So, yes, Clark Kent is more than just passingly familiar with robots.

Even so . . . when the automobile’s luggage compartment twangs open in his face and he is confronted by a genuine all-steel robot, a robot that assembles itself as it sprouts up and up from a square box, Clark’s first thought is to misconstrue the Lexbot for the latest advance in dairy technology.

He mistakes it for an automatic milking machine.

His fingers are curled under the rear bumper and he is still holding the street coupe lifted a foot and a half off the ground.

The rear tires spin futilely.

The engine is straining.

Or maybe it’s not the engine at all.

Maybe it’s
that
thing.

It is. The whining noise definitely comes from the robot. The whine changes abruptly to a sibilant whistle. That’s followed by a loud clap, a flash of red light. And Clark is blown out of his boots (literally) and sent hurtling backward toward First Avenue,
across
First Avenue, headed for the East River. His cape snapping and billowing and tattered, he shoots down East Thirty-ninth Street at a velocity in excess of a major-league fastball.

The acetate mask sails off his face and spins away.

His blue jersey is scorched black at his solar plexus.

Half of the threads that have kept the big red
S
sewn into place have dissolved into ash, and the appliqué flaps and flutters like a shingle in a gale.
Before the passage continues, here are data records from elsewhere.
--- src/rtl/gcore_pkg.sv ---
// Shared definitions for the gcore execution controller: opcodes, FSM
// encoding, instruction field positions and field extraction helpers.
package gcore_pkg;

   localparam int XLEN    = 8;
   localparam int NREGS   = 8;
   localparam int REG_AW  = 3;
   localparam int INSTR_W = 16;

   // Instruction field positions (LSB of each 3-bit field).
   localparam int OP_LSB   = 13;
   localparam int RSVD_BIT = 12;
   localparam int RD_LSB   = 9;
   localparam int RS_LSB   = 6;
   localparam int RT_LSB   = 3;
   localparam int OFF_LSB  = 0;

   typedef enum logic [2:0] {
      OP_ADD = 3'b000,
      OP_SUB = 3'b001,
      OP_AND = 3'b010,
      OP_OR  = 3'b011,
      OP_XOR = 3'b100,
      OP_ILL = 3'b101,
      OP_SLT = 3'b110,
      OP_BZ  = 3'b111
   } op_e;

   typedef enum logic [1:0] {
      S_FETCH  = 2'b00,
      S_DECODE = 2'b01,
      S_EXEC   = 2'b10,
      S_WB     = 2'b11
   } state_e;

   function automatic op_e f_op(input logic [INSTR_W-1:0] i);
      return op_e'(i[OP_LSB +: 3]);
   endfunction

   function automatic logic [REG_AW-1:0] f_rd(input logic [INSTR_W-1:0] i);
      return i[RD_LSB +: REG_AW];
   endfunction

   function automatic logic [REG_AW-1:0] f_rs(input logic [INSTR_W-1:0] i);
      return i[RS_LSB +: REG_AW];
   endfunction

   function automatic logic [REG_AW-1:0] f_rt(input logic [INSTR_W-1:0] i);
      return i[RT_LSB +: REG_AW];
   endfunction

   // BZ offset is split across the rd slot (high bits) and the low 3 bits.
   function automatic logic [XLEN-1:0] bz_offset(input logic [INSTR_W-1:0] i);
      logic [5:0] off;
      off = {i[RD_LSB +: 3], i[OFF_LSB +: 3]};
      return {{(XLEN-6){off[5]}}, off};
   endfunction

endpackage

--- src/rtl/regfile.sv ---
// 8 x 8 register file: two combinational read ports, one synchronous write
// port, r0 hard-wired to zero.
module regfile
   import gcore_pkg::*;
(
   input  logic              clk,
   input  logic              rst,
   input  logic [REG_AW-1:0] ra1,
   output logic [XLEN-1:0]   rd1,
   input  logic [REG_AW-1:0] ra2,
   output logic [XLEN-1:0]   rd2,
   input  logic              we,
   input  logic [REG_AW-1:0] wa,
   input  logic [XLEN-1:0]   wd
);

   logic [XLEN-1:0] mem [NREGS];

   // NOTE: this array is reset deliberately (architectural state must read
   // zero after reset), so it maps to flops rather than a RAM macro.
   always_ff @(posedge clk) begin
      if (rst) begin
         mem <= '{default: '0};
      end else if (we && wa != '0) begin
         mem[wa] <= wd;
      end
   end

   assign rd1 = (ra1 == '0) ? '0 : mem[ra1];
   assign rd2 = (ra2 == '0) ? '0 : mem[ra2];

endmodule

--- src/rtl/exec_ctrl.sv ---
// Non-pipelined FETCH/DECODE/EXEC/WB controller. Drives an external ALU
// through ports and owns the pc, instruction register and register file.
module exec_ctrl
   import gcore_pkg::*;
(
   input  logic               clk,
   input  logic               rst,
   input  logic               run,
   output logic               imem_req,
   output logic [XLEN-1:0]    imem_addr,
   input  logic               imem_ack,
   input  logic [INSTR_W-1:0] imem_rdata,
   output logic [2:0]         alu_op,
   output logic [XLEN-1:0]    alu_a,
   output logic [XLEN-1:0]    alu_b,
   input  logic [XLEN-1:0]    alu_ans,
   input  logic               alu_zero,
   output logic [XLEN-1:0]    pc,
   output logic               wb_en,
   output logic [REG_AW-1:0]  wb_addr,
   output logic [XLEN-1:0]    wb_data,
   output logic               illegal
);

   state_e               state;
   state_e               state_nxt;
   logic [INSTR_W-1:0]   ir;
   logic [XLEN-1:0]      ans_q;
   logic                 zero_q;
   logic [XLEN-1:0]      rs_val;
   logic [XLEN-1:0]      rt_val;
   op_e                  op;
   logic [REG_AW-1:0]    rd;
   logic                 fetch_hs;
   logic                 unused_rsvd;

   assign op          = f_op(ir);
   assign rd          = f_rd(ir);
   assign fetch_hs    = imem_req & imem_ack;
   assign imem_addr   = pc;
   assign unused_rsvd = ir[RSVD_BIT];

   // NOTE: sequential state uses non-blocking assignments so every flop
   // samples pre-edge values regardless of process ordering.
   always_ff @(posedge clk) begin
      if (rst) state <= S_FETCH;
      else     state <= state_nxt;
   end

   // NOTE: defaults first so no path leaves a comb output unassigned,
   // which would otherwise infer a latch.
   always_comb begin
      state_nxt = state;
      case (state)
         S_FETCH:  if (fetch_hs) state_nxt = S_DECODE;
         S_DECODE: state_nxt = (op == OP_ILL) ? S_FETCH : S_EXEC;
         S_EXEC:   state_nxt = S_WB;
         S_WB:     state_nxt = S_FETCH;
         default:  state_nxt = S_FETCH;
      endcase
   end

   // Reset masks the strobes so a WB cycle cut short by rst never writes.
   always_comb begin
      imem_req = 1'b0;
      wb_en    = 1'b0;
      wb_addr  = '0;
      wb_data  = '0;
      case (state)
         S_FETCH: imem_req = run & ~rst;
         S_WB: begin
            if (!rst && op != OP_BZ && rd != '0) begin
               wb_en   = 1'b1;
               wb_addr = rd;
               wb_data = ans_q;
            end
         end
         default: ;
      endcase
   end

   always_ff @(posedge clk) begin
      if (rst) begin
         pc      <= '0;
         ir      <= '0;
         alu_op  <= OP_ADD;
         alu_a   <= '0;
         alu_b   <= '0;
         ans_q   <= '0;
         zero_q  <= 1'b0;
         illegal <= 1'b0;
      end else begin
         case (state)
            S_FETCH: if (fetch_hs) ir <= imem_rdata;
            S_DECODE: begin
               alu_op <= op;
               alu_a  <= rs_val;
               alu_b  <= rt_val;
               if (op == OP_ILL) begin
                  illegal <= 1'b1;
                  pc      <= pc + 8'd1;
               end
            end
            S_EXEC: begin
               ans_q  <= alu_ans;
               zero_q <= alu_zero;
            end
            S_WB: pc <= (op == OP_BZ && zero_q) ? pc + 8'd1 + bz_offset(ir)
                                                : pc + 8'd1;
            default: ;
         endcase
      end
   end

   regfile u_regfile (
      .clk (clk),
      .rst (rst),
      .ra1 (f_rs(ir)),
      .rd1 (rs_val),
      .ra2 (f_rt(ir)),
      .rd2 (rt_val),
      .we  (wb_en),
      .wa  (wb_addr),
      .wd  (wb_data)
   );

endmodule

--- config.mk ---
export PLATFORM = sky130hd
export DESIGN_NAME = exec_ctrl
export DESIGN_NICKNAME = d
export VERILOG_FILES = /design/src/rtl/gcore_pkg.sv /design/src/rtl/regfile.sv /design/src/rtl/exec_ctrl.sv
export SDC_FILE = /design/constraint.sdc
export NUM_CORES = 1
export LEC_CHECK = 0
export BUFFER_PORTS_ARGS = -buffer_cell sky130_fd_sc_hd__buf_2
export CORE_ASPECT_RATIO = 1.1
export CORE_UTILIZATION = 30
export DETAILED_ROUTE_END_ITERATION = 10
export GPL_TIMING_DRIVEN = 1
export HOLD_SLACK_MARGIN = 0.08
export PLACE_DENSITY = 0.45
export SYNTH_ARGS = -nofsm -noshare
export SYNTH_HDL_FRONTEND = slang
export SYNTH_SLANG_ARGS = --single-unit
--- constraint.sdc ---
create_clock -name clk -period 2.4 [get_ports clk]
set_input_delay 0.36 -clock clk [delete_from_list [all_inputs] [get_ports clk]]
set_output_delay 0.36 -clock clk [all_outputs]
set_load 0.05 [all_outputs]
* After elaboration in Yosys (flattened, before gate mapping) *
Index checks and enable logic that the tools add are counted.

storage, ports and cells
  flip-flop bits (word level) = 119
  input bits = 29
  logic and storage cells = 76
  output and inout bits = 49

operators by class
  eq/ne operators = 8
  bitwise logic cells = 6
  magnitude comparators = 4
  multiplexer cells = 24
  $add $sub $neg = 2
  reductions and logical operators = 15

operator list
  cell                                                                          count
  8-bit two-way mux                                                             11
  64-bit bitwise mux                                                            1
  8-bit binary-select mux with 3-bit select                                     2
  8-bit demux with 3-bit select                                                 1
  8-bit one-hot mux with 2 select lines                                         1
  4-bit greater-or-equal comparator, second input constant                      3
  3-bit NOT with 4-bit output                                                   3
  8-bit by 1-bit adder with 8-bit output, second input constant                 1
  8-bit adder                                                                   1
  2-bit one-hot mux with 4 select lines                                         1
  3-bit equality test, second input constant                                    2
  3-bit logical NOT                                                             2
  3-bit two-way mux                                                             2
  2-bit AND reduction                                                           3
  3-bit nonzero test                                                            2
  1-bit logical AND                                                             5
  2-bit equality test, second input constant                                    2
  4-bit by 1-bit less-than comparator with 1-bit output, second input constant  1
  2-bit two-way mux                                                             2
  2-bit inequality test, second input constant                                  2
  1-bit two-way mux                                                             3
  3-bit inequality test, second input constant                                  1
  1-bit AND                                                                     2
  2-bit by 1-bit equality test with 1-bit output, second input constant         1
  4 further kinds                                                               4

* Logic depth before layout (Yosys ltp) *
  word-level depth = 11
  gate-level depth with buffers = 9
  depth with buffers taken out = 9

* Modules after synthesis *
Synthesis repeated with hierarchy kept, for this count alone.

unflattened totals
  cells, all modules = 657
  area total of the unflattened synthesis = 5,719.2 um2

by module, submodules not included
  module     cells an instance  instances  area an instance (um2)  seq. area each (um2)
  regfile    331                1          3,139.3                 1,121.1
  exec_ctrl  326                1          2,580.0                 1,081.0

* Least setup slack after synthesis *
Ideal clock, no wire load.

  kind = register -> output
  from = register ir[14]
  to = output wb_data[0]
  stages on the path, launching flop included = 6
  required time = 2.040 ns
  path slack = -1.019 ns
  buffers on the path = 2
  arrival time = 3.059 ns
  cells stage by stage = dfxtp_1 > and3_1 > buf_2 > nor4_1 > and2_1 > buf_2

on the way
  longest elaborated chain between the ends = 5

RTL lines
  element                          RTL line         RTL
  start: declaration               exec_ctrl.sv:27  logic [INSTR_W-1:0] ir;
  start signal: assignment         exec_ctrl.sv:94  S_FETCH: if (fetch_hs) ir <= imem_rdata;
  3-bit inequality test            exec_ctrl.sv:72  if (!rst && op != OP_BZ && rd != '0) begin
  1-bit logical AND (2 in series)  exec_ctrl.sv:72
  8-bit two-way mux                exec_ctrl.sv:72
  8-bit two-way mux                exec_ctrl.sv:69  case (state)
  end: declaration                 exec_ctrl.sv:21  output logic [XLEN-1:0] wb_data,

No other way between the ends.

* Worst setup path in the final report *
  from = register ir[14]
  to = output wb_data[1]

Same word-level chain as after synthesis.

==> summary.md <==
| Metric | Value |
|---|---|
| FF+latch area | about 2200 um2 |
| Final worst slack | 0.09266 ns |
| Area of the multi-input gates | roughly 3100 um2 |
| First-pass GRT wire length | 24650 um |
| Layout Cell Area excl Fill | around 6600 um2 |
| Post-synthesis cell type count | 49 |
| Core footprint | 17870 um2 |
| Clk Latency, worst-skew pair | between 0.3 and 0.4 ns |
| Pre-CTS setup slack | -0.06162 ns |
| Starting Density | a little over 30% |
| Area of the mapped netlist | approximately 5500 um2 |
| Syn_area_per_cell | 8.739 um2 |
| Clock skew | approximately 0.0057 ns |
| Tmin final | between 2 and 2.5 ns |
| Share of layout cells above drive strength 1 | 26.07% |
| Residual DRC count | 0 |
| Row cnt | about 50 |
| RSZ-0062 raised after global routing | false |
| Clock-pin transition on the worst setup and hold timing paths | approximately 0.070 ns |
| Final hold vios | 0 |
| Synth Flop Type | dfxtp_1 |
| Post-synth top area share | about 40% |
| Final Setup Violations | 0 |
| Critical Path RT | a little over 2 ns |
| DR pass1 iterations | 4 |
| CTS tree | built |
| TNS Setup | 0 ns |
| Commonest cells after routing, fill and taps aside | nand2_1, dfxtp_1, buf_2 |
| Top post-synthesis cells by area | dfxtp_1, mux2i_1, nand2_1, mux4_2, a21oi_1 |
| Root buf cell | clkbuf_16 |
| CTS sink cnt | 110 |
| Total gr overflow | 0 |
| Int Power | between 2 and 3 mW |
| GRT Total Usage | ~17% |
| Period utilization | 96.14% |
| DR iter-0 viols | ~310 |
| Least-Margin Pin Slew | approximately 1.2 ns |
| Mapped Nets | roughly 670 |
| Drt wl/cell | 16.44 um |
| CTS Buffer Depth | 2 |
| Vias per cell | about 5.0 |
| Pwr dens | around 560 nW/um2 |
| Crit start category | register |
| Hold crit path type | input port to register |
| Switching share of power | 24.20% |
| CTS H-tree depth | 3 |
| Largest area contributor in the netlist | dfxtp_1 |
| Ys async rst share | 0% |
| Post-synth EDFFs | 0 |
| Crit path max fanout | 9 |
| Worst path arrival time | about 2 ns |
| Leak | roughly 2.7 nW |
| Leading cell type in the layout, fill and taps excluded | nand2_1 |
| Max-Slew Margin vs Limit | a little over a fifth |
| Max cap viols | 0 |
| Sw Pwr | about 890 uW |
| Num CTS Buffers | 9 |
| CP Class | register to primary output |
| Seq pwr share | roughly 50% |
| Total number of vias | 4637 |
| Inserted Diodes | 0 |
| Synth warn | 0 |
| Number of global-route vias before repair | 4515 |
| # nets final | approximately 730 |
| Post CTS Setup Buffer Count | 0 |
| # IOs | 78 |
| Slew Viols, Final | 0 |
| Largest net degree at the start of global routing | 111 |
| Area growth, synth to finish | 18.55% |
| Peak supply drop | ~0.34 mV |
| Flops & latches, synth | 110 |
| Placed Area | ~6200 um2 |
| Residual antenna-violating net count after detailed routing | 0 |
| Power share of the clock group | approximately 43% |
| PortBufs | 76 |
| Worst hold slack | around 0.23 ns |
| Register area share after synthesis | around 40% |
| Power share of the combinational group | around 5.9% |
| Status | finished, final reports clean |
| Die Wd | 131.5 um |
| Dpl hpwl | ~11000 um |
| Die footprint | 18990 um2 |
| Initial antenna violation count | 0 |
| Tot Pwr | ~3.7 mW |
| Final wirelength | approximately 15000 um |
| GP Congestion | 0.8331 |
| Height of the chip | 144.4 um |
| Fmax | approximately 0.43 GHz |
| Post-synthesis cell count | around 630 |
| Crit. End Element | primary output |
| Filler cell count | ~1.9k |
power by group through the flow:
stage | Combinational, mW | Sequential (mW) | Clock, mW
finish | 0.215 | 1.87 | 1.59
global route | 0.238 | 1.87 | 1.72
CTS | 0.218 | 1.87 | 1.64
detailed placement | 0.217 | 1.91 | 0
global placement | 0.214 | 1.91 | 0
floorplan | 0.142 | 1.90 | 0
area by class of cell:
type | instances | share of cell area [%]
Inverter | 2 | 0.1145
Timing Repair Buffer | 113 | 10.19
Tap cell | 238 | 4.541
Multi-Input combinational cell | 457 | 46.73
Clock inverter | 5 | 0.8586
Sequential cell | 110 | 33.71
Clock buffer | 11 | 3.854
registers in the layout, indices dropped and copies added (netlist names), named ones only:
signal	cells
u_regfile.mem	56
ir	15
alu_a	8
alu_b	8
ans_q	8
imem_addr	8
alu_op	3
illegal	1
state	1
zero_q	1
cell families after synthesis:
group / synth area share, %
mux: 18.41
xor+xnor: 1.425
flops: 39.81
fa+ha+maj: 2.398
compound gates: 12.55
buf+inv: 5.949
simple gates: 19.45
final timing paths:
path / start / endpoint / slack, ns / cells after the start
setup / recovery: ir[14]$_SDFFE_PP0P_ / wb_data[1] / 0.09 / 5
hold / removal: imem_rdata[10] / ir[10]$_SDFFE_PP0P_ / 0.23 / 3
setup reg to reg: imem_addr[1]$_SDFFE_PP0P_ / imem_addr[7]$_SDFFE_PP0P_ / 0.16 / 8
hold reg to reg: alu_a[1]$_SDFFE_PP0P_ / alu_a[1]$_SDFFE_PP0P_ / 0.45 / 2
Yosys cell counts, drive strengths merged, types with 2 or more instances:
library cell	count
nor4b	3
nand2	117
a31oi	3
and3	4
and2	14
clkbuf	30
a211o	3
ha	9
dfxtp	110
nand3b	2
nor2b	5
o211ai	3
o21a	2
or3	3
mux4	16
a22oi	16
buf	33
nand4	2
o21ai	23
xor2	3
a211oi	3
a311oi	3
nand3	16
inv	2
nand2b	3
mux2i	50
mux2	14
a21oi	57
nor2	62
a21o	2
xnor2	6
nor3	4
routing by layer:
layer / global-route usage, % / part of all wire [%]
met1: 22.48 / 49
met2: 26.32 / 45
met3: 2.804 / 4.4
met4: 7.099 / 1.9
met5: 0 / 0
worst max-delay path, stage by stage, from the launching register on:
cell and delay [ns]:
dfxtp_1 0.34, and3_2 0.29, nor4_4 0.26, buf_4 0.21, and2_1 0.22, clkbuf_4 0.26
through the flow:
step	util [%]	cells
global placement	34.74	920
detailed placement	34.74	920
floorplan	-	633
finish	36.70	936
CTS	36.51	936
global route	36.70	936
repair_timing:
item | 4_1_cts | 5_1_grt
hold buffers | 0 | 0
gates cloned | 0 | 0
hold endpoints to repair | 0 | 0
resized for setup | 2 | 12
setup endpoints to repair | 2 | 6
Power figures use the tool's default switching activity.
Just before Clark smashes into and pulverizes part of the rocky bluff below and to the south of the Tudor City apartments, and before he is stunned into unconsciousness, he becomes aware of a tremendous explosion.

Somewhere.

XXIV

Lois sees the cape-man. Faith and Carl Krusada.
Clark’s breakdown. Willi clicks a few. Trapped.

1

Lois will always remember—and each time with the same troubling mixture of shame and self-regard—that immediately after Ben Jaeger was shot, two bullets in his chest, the first thing she did was glance at her wristwatch: six past nine by the radium dial.

Former New York City police officer Benjamin Jaeger, who resigned last Friday in the wake of the controversial Lex Luthor criminal investigation, was killed Sunday evening when a gunman suddenly opened fire

Shot.
He was
shot
Sunday evening.

That’s all Lois knew for certain, all that she’d witnessed: Ben was
shot.
What kind of a reporter is she, jumping to conclusions? What kind of a person?

Afraid to move, certain she couldn’t, Lois broke from the sidewalk’s protective shadows and ran into the street.

When she dropped to her knees beside him, Ben was laboring to breathe, struggling to lift his head.

A pinkish foam bubbled through his lips.

“Just lie still, okay? ’Kay, baby? Don’t try to get up,” she said, then stupidly (she
knew
it was stupid, so why was she doing it?) Lois forced a hand under Ben’s shoulders and elevated him slightly.

He gasped but then gulped a breath. Breathed out, breathed in again.

So maybe it hadn’t been stupid.

At the hard slam of a car door, Lois looked up. The gunman (Ben had called him Paul;
Paulie)
had slid under the wheel of his two-door—
what?
What make was it? A Hudson, a Gen? DeSoto? Her glance shifted to the cowl of the automobile where the chromium hood ornament—an Art Deco winged locomotive—identified it as a Nash-Lafayette. (Only last month a police-beat reporter had told her to be a “smart girly” and memorize grilles, bumpers, hubcaps, and hood ornaments; it might come in handy, you never know. She’d done just that.) A Nash-Lafayette 3-window coupe, 1936. Okay, but what
color
? Too dark to tell. It looked black but could’ve been green, it could’ve been maroon, could’ve—

She met Paulie’s eyes in the outside mirror.

Lois scuttled crablike around behind Ben, tried dragging him toward the curb. She hadn’t gotten far when the continental heel on her left pump wobbled and snapped off. She sat down hard in the street, legs splayed. Ben toppled against her chest and into her arms.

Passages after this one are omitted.